Other experts have different opinions.

“That legislation on the whole basically says, we need to move toward a science of reading,” said Susan Neuman, a professor of childhood and literacy education at New York University who co-authored a separate survey of early literacy laws last summer. “I think states that try to stipulate and regulate at the lower levels … that’s a problem.”

Shaping laws that pull the right levers

NCTQ’s attention to teachers in these policies is consistent with the organization’s focus on teacher quality—over the years, NCTQ has released evaluations of preservice programs’ reading instruction and the licensure tests given to aspiring educators.

Under the group’s recommendations, states should set detailed standards for what teachers should know and be able to do when it comes to evidence-based reading instruction, and adopt licensure tests that assess this knowledge. They also should conduct their own evaluations of teacher preparation programs’ reading-related offerings—rather than relying on national accrediting organizations.

Most states don’t meet these criteria. Half have detailed teacher-preparation standards in reading, and 20 require a licensure test that meets NCTQ’s requirements.

Mandating this level of oversight into teacher preparation programs is difficult, said Neuman. Professors and education departments usually operate with more autonomy than school districts, and there’s incredible resistance to anything that seems like an incursion into that academic freedom, she said.

Governance can be an issue, too: Sometimes a state’s higher education commission, rather than its K-12 education department, reviews its teacher-preparation programs.

Still, Peske countered that “it doesn’t have to be this way.” She offered Colorado as an example, in which state reviewers conduct on-site visits in university classes.

NCTQ also recommends that states provide professional development for current teachers on the science of reading—which most do—and that they require districts to select from a list of high-quality reading curricula. Only nine states mandate that they do that.

These requirements are all equally important, Peske argued: “Kind of like an orchestra, it has to have each section of instruments coming together to create music.”

Other organization’s evaluations prioritize different policy choices. ExcelinEd, an advocacy group founded by former Florida Governor Jeb Bush, has developed a model “comprehensive” early literacy policy, which spans 17 criteria from hiring reading coaches to banning instructional methods that aren’t backed by research. It also includes 3rd grade retention, a policy in which students who aren’t reading on grade-level don’t move on to 4th grade. Only four states meet all of these specifications.

Neuman co-authored another analysis, published last July by the Shanker Institute, a think tank affiliated with the American Federation of Teachers. It highlighted gaps in the state laws’ content, implementation support, and community engagement.

While 26 states’ legislation mentioned involving parents and other stakeholders in reading initiatives, only 14 laws outlined what this might look like, according to the Shanker Institute report.

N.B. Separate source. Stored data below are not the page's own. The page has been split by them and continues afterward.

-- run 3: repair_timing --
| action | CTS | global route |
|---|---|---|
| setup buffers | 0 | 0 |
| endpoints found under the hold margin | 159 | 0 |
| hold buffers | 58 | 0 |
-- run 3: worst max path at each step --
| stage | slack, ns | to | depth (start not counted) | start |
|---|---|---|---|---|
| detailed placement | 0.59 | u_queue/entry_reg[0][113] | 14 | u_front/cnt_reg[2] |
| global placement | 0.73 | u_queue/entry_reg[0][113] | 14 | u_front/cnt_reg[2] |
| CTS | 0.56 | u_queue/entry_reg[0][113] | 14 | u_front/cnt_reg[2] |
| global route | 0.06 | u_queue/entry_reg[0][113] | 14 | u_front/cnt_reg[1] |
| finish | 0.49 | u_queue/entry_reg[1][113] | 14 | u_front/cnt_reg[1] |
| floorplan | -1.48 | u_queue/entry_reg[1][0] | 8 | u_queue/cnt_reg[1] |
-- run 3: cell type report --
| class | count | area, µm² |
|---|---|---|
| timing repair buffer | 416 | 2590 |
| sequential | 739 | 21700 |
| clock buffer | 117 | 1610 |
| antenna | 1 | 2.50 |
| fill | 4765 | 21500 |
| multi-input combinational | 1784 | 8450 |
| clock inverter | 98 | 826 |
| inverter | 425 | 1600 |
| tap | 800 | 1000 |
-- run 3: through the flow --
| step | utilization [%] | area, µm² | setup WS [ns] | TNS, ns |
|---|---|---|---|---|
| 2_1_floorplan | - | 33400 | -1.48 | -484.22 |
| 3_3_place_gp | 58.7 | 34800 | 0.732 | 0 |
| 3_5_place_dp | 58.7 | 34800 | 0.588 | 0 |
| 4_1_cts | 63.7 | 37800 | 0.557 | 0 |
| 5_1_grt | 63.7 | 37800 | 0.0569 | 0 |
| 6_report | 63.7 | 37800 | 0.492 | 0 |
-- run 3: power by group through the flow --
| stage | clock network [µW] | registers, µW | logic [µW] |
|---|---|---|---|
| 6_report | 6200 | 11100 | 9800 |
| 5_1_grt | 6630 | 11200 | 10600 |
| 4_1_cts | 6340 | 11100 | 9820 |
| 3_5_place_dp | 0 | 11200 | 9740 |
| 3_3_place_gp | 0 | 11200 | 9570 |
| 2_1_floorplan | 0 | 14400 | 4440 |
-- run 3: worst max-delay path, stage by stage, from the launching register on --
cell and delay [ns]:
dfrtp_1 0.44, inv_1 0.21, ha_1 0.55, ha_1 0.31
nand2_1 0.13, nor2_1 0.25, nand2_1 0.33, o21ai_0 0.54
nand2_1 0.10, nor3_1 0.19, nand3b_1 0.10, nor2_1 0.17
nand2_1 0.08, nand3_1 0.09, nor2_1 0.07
File: src/hdl/tksd_pkg.sv
// Shared types and constants for the terminal key sequence decoder.
package tksd_pkg;

   localparam int BYTE_W = 8;
   localparam int CODE_W = 11;

   localparam logic [CODE_W-1:0] CODE_ESC = 11'd27;

   typedef struct packed {
      logic              pair;
      logic [CODE_W-1:0] code;
   } entry_type;

   typedef struct packed {
      logic      valid;
      entry_type entry;
   } push_type;

endpackage

File: src/hdl/terminal_key_sequence_decoder.sv
// Top level of the terminal key sequence decoder: register port, parser, queue and result stage.
//
// Bytes enter through req_push/req_full: a byte is taken at an edge with req_push high and
// req_full low. Results leave through rsp_empty/rsp_pop: the oldest result sits on
// rsp_key_code and rsp_last_of_run while rsp_empty is low and is taken with rsp_pop.
// Each byte gives zero, one or two results; rsp_last_of_run marks the last one of a byte.
// The parser takes one byte per cycle while req_full is low. A result that a byte completes is
// written to the queue and then loaded into the output register, when nothing waits ahead of it.
// Single results leave at one per cycle while rsp_pop stays high; an escape followed by a plain
// byte gives two results, the escape code and then the byte's code. Between parser and output sits
// a queue of QueueDepth entries, so bytes keep flowing while the receiver stalls; req_full rises
// once the queue is full and falls the cycle after the result stage next takes an entry from it.
// The mode register (byte address 0, bit 0) picks VT/ANSI decoding (0) or DOS scan codes
// (1); writing it drops any sequence in progress. Write it only while the block is idle.
// Reset clears the mode to VT/ANSI, empties the queue and output, and returns the parser
// to idle.
module terminal_key_sequence_decoder #(
   parameter int QueueDepth = 4
) (
   input  logic                        clock,
   input  logic                        reset,
   input  logic                        req_push,
   output logic                        req_full,
   input  logic [tksd_pkg::BYTE_W-1:0] req_key_byte,
   output logic                        rsp_empty,
   input  logic                        rsp_pop,
   output logic [tksd_pkg::CODE_W-1:0] rsp_key_code,
   output logic                        rsp_last_of_run,
   input  logic                        csr_psel,
   input  logic                        csr_penable,
   input  logic                        csr_pwrite,
   input  logic [2:0]                  csr_paddr,
   input  logic [31:0]                 csr_pwdata,
   output logic [31:0]                 csr_prdata,
   output logic                        csr_pready
);
   import tksd_pkg::*;

   localparam logic CSR_IDX_MODE = 1'b0;

   logic      accept;
   logic      mode_we;
   logic      mode;
   push_type  push;
   entry_type q_head;
   logic      q_empty;
   logic      q_pop;

   assign csr_pready = 1'b1;
   assign mode_we    = csr_psel && csr_penable && csr_pwrite && (csr_paddr[2] == CSR_IDX_MODE);
   assign csr_prdata = (csr_paddr[2] == CSR_IDX_MODE) ? {31'd0, mode} : 32'd0;

   assign accept = req_push && !req_full;

   tksd_front u_front (
      .clock      (clock),
      .reset      (reset),
      .mode_we    (mode_we),
      .mode_wdata (csr_pwdata[0]),
      .accept     (accept),
      .key_byte   (req_key_byte),
      .mode       (mode),
      .push       (push)
   );

   tksd_queue #(
      .Depth (QueueDepth)
   ) u_queue (
      .clock (clock),
      .reset (reset),
      .push  (push),
      .pop   (q_pop),
      .full  (req_full),
      .empty (q_empty),
      .head  (q_head)
   );

   tksd_back u_back (
      .clock           (clock),
      .reset           (reset),
      .q_empty         (q_empty),
      .q_head          (q_head),
      .q_pop           (q_pop),
      .rsp_pop         (rsp_pop),
      .rsp_empty       (rsp_empty),
      .rsp_key_code    (rsp_key_code),
      .rsp_last_of_run (rsp_last_of_run)
   );

endmodule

And while most states focus on teacher training, only about one-third have specific requirements around curriculum or school leadership.

Many laws also neglected to highlight the importance of certain components of reading instruction—such as oral-language development and content knowledge—and that all of this instruction should be integrated into a cohesive experience for students, Neuman said.

“Reading First was all about those five pillars,” said Neuman, referring to the five components of reading outlined in the federally funded National Reading Panel Report, published in 2000.

Neuman served as the assistant secretary for elementary and secondary education under George W. Bush during the administration of the Reading First program—an earlier attempt to align reading instruction with evidence-based practice. National evaluations of Reading First found that it had positive effects on students’ phonics skills, but not on comprehension.

“What did we see?” Neuman asked. “It was buckets of skill development that had no coherence.”